> [Problem details] Return exactly the final stretch of the records below, opening with the line that contains "assign o_valid = r_e_valid;" and closing with the last line.

[Stored records]

'''

$ cat src/rtl/bbr_pkg.sv
// Shared types and constants for the 3x3 box blur with border renormalization.
// Holds configuration codes, reset values, reciprocal constants and the job record.
// No dependencies.
`timescale 1ns / 1ps

package bbr_pkg;

    // Default module parameters.
    localparam int DEF_MAX_WIDTH    = 1024;
    localparam int DEF_CHANNEL_BITS = 16;

    // Pixel layout: four channels, each carried in 16 port bits.
    localparam int NUM_CH       = 4;
    localparam int PORT_CH_BITS = 16;
    localparam int PORT_PIX_W   = NUM_CH * PORT_CH_BITS;

    // Window geometry.
    localparam int WIN_COLS = 3;
    localparam int WIN_ROWS = 3;

    // Configuration port.
    localparam int CFG_IDX_W  = 2;
    localparam int CFG_DATA_W = 16;
    localparam int IMG_W_BITS = 11;
    localparam int IMG_H_BITS = 16;

    typedef enum logic [CFG_IDX_W-1:0] {
        CFG_IMAGE_WIDTH  = 2'd0,
        CFG_IMAGE_HEIGHT = 2'd1
    } t_cfg_index;

    localparam logic [IMG_W_BITS-1:0] RESET_WIDTH  = 11'd640;
    localparam logic [IMG_H_BITS-1:0] RESET_HEIGHT = 16'd480;

    // Division by the window count as a multiply by ceil(2^23 / count).
    // Exact for every dividend below 2^20, which covers 16-bit channels.
    localparam int RECIP_SHIFT = 23;
    localparam int RECIP_W     = 22;
    localparam logic [RECIP_W-1:0] RECIP_9 = 22'd932068;
    localparam logic [RECIP_W-1:0] RECIP_6 = 22'd1398102;
    localparam logic [RECIP_W-1:0] RECIP_4 = 22'd2097152;

    // One mean to compute: which border row and column take part, and its flags.
    typedef struct packed {
        logic use_row0;
        logic use_col0;
        logic eof;
        logic last;
    } t_job;

endpackage

$ cat src/rtl/bbr_mean.sv
// Window mean unit: sums the selected pixels of the 3x3 window and divides by the count.
// Two registered stages (sum, reciprocal multiply) with a ready chain. Uses bbr_pkg.
`timescale 1ns / 1ps

module bbr_mean #(
    parameter int CHANNEL_BITS = bbr_pkg::DEF_CHANNEL_BITS
) (
    input  logic                                    i_clk,
    input  logic                                    i_rst_n,
    input  logic                                    i_valid,
    output logic                                    o_ready,
    input  logic [bbr_pkg::NUM_CH*CHANNEL_BITS-1:0] i_win [bbr_pkg::WIN_COLS][bbr_pkg::WIN_ROWS],
    input  bbr_pkg::t_job                           i_job,
    output logic                                    o_valid,
    input  logic                                    i_ready,
    output logic [bbr_pkg::NUM_CH*CHANNEL_BITS-1:0] o_data,
    output logic                                    o_eof,
    output logic                                    o_last
);

    localparam int NCH      = bbr_pkg::NUM_CH;
    localparam int PIX_W    = NCH * CHANNEL_BITS;
    localparam int COLSUM_W = CHANNEL_BITS + 2;
    localparam int SUM_W    = CHANNEL_BITS + 4;
    localparam int PROD_W   = SUM_W + bbr_pkg::RECIP_W;

    logic [COLSUM_W-1:0]         col_sum [NCH][bbr_pkg::WIN_COLS];
    logic [SUM_W-1:0]            win_sum [NCH];
    logic [2:0]                  half;
    logic [bbr_pkg::RECIP_W-1:0] recip;
    logic [PROD_W-1:0]           prod    [NCH];
    logic [PIX_W-1:0]            quot;

    logic             r_d_valid;
    logic [SUM_W-1:0] r_d_sum [NCH];
    logic             r_d_row0;
    logic             r_d_col0;
    logic             r_d_eof;
    logic             r_d_last;

    logic             r_e_valid;
    logic [PIX_W-1:0] r_e_data;
    logic             r_e_eof;
    logic             r_e_last;

    logic e_free;
    logic d_adv;

    // Ready chain through the two stages.
    assign e_free  = !r_e_valid || i_ready;
    assign d_adv   = r_d_valid && e_free;
    assign o_ready = !r_d_valid || d_adv;

    // Half the count, for rounding to nearest.
    always_comb begin
        case ({i_job.use_row0, i_job.use_col0})
            2'b11:        half = 3'd4;
            2'b10, 2'b01: half = 3'd3;
            default:      half = 3'd2;
        endcase
    end

    // Column sums first, then the window total with the rounding term.
    always_comb begin
        for (int k = 0; k < NCH; k++) begin
            for (int col = 0; col < bbr_pkg::WIN_COLS; col++) begin
                col_sum[k][col] = '0;
                for (int row = 0; row < bbr_pkg::WIN_ROWS; row++) begin
                    if ((row != 0 || i_job.use_row0) && (col != 0 || i_job.use_col0)) begin
                        col_sum[k][col] = col_sum[k][col]
                            + COLSUM_W'(i_win[col][row][k*CHANNEL_BITS +: CHANNEL_BITS]);
                    end
                end
            end
            win_sum[k] = SUM_W'(col_sum[k][0]) + SUM_W'(col_sum[k][1])
                       + SUM_W'(col_sum[k][2]) + SUM_W'(half);
        end
    end

    // Reciprocal of the count: 9 in the interior, 6 on an edge, 4 in a corner.
    always_comb begin
        case ({r_d_row0, r_d_col0})
            2'b11:        recip = bbr_pkg::RECIP_9;
            2'b10, 2'b01: recip = bbr_pkg::RECIP_6;
            default:      recip = bbr_pkg::RECIP_4;
        endcase
    end

    // One multiplier per channel; the quotient is the high part of the product.
    always_comb begin
        for (int k = 0; k < NCH; k++) begin
            prod[k] = PROD_W'(r_d_sum[k]) * PROD_W'(recip);
            quot[k*CHANNEL_BITS +: CHANNEL_BITS] = prod[k][bbr_pkg::RECIP_SHIFT +: CHANNEL_BITS];
        end
    end

    // Stage valid flags.
    always_ff @(posedge i_clk) begin
        if (!i_rst_n) begin
            r_d_valid <= 1'b0;
            r_e_valid <= 1'b0;
        end else begin
            if (o_ready) begin
                r_d_valid <= i_valid;
            end
            if (e_free) begin
                r_e_valid <= r_d_valid;
            end
        end
    end

    // Stage payload.
    always_ff @(posedge i_clk) begin
        if (i_valid && o_ready) begin
            r_d_sum  <= win_sum;
            r_d_row0 <= i_job.use_row0;
            r_d_col0 <= i_job.use_col0;
            r_d_eof  <= i_job.eof;
            r_d_last <= i_job.last;
        end
        if (d_adv) begin
            r_e_data <= quot;
            r_e_eof  <= r_d_eof;
            r_e_last <= r_d_last;
        end
    end

    assign o_valid = r_e_valid;
    assign o_data  = r_e_data;
    assign o_eof   = r_e_eof;
    assign o_last  = r_e_last;

endmodule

'''

> [Result of the exercise]
    assign o_valid = r_e_valid;
    assign o_data  = r_e_data;
    assign o_eof   = r_e_eof;
    assign o_last  = r_e_last;

endmodule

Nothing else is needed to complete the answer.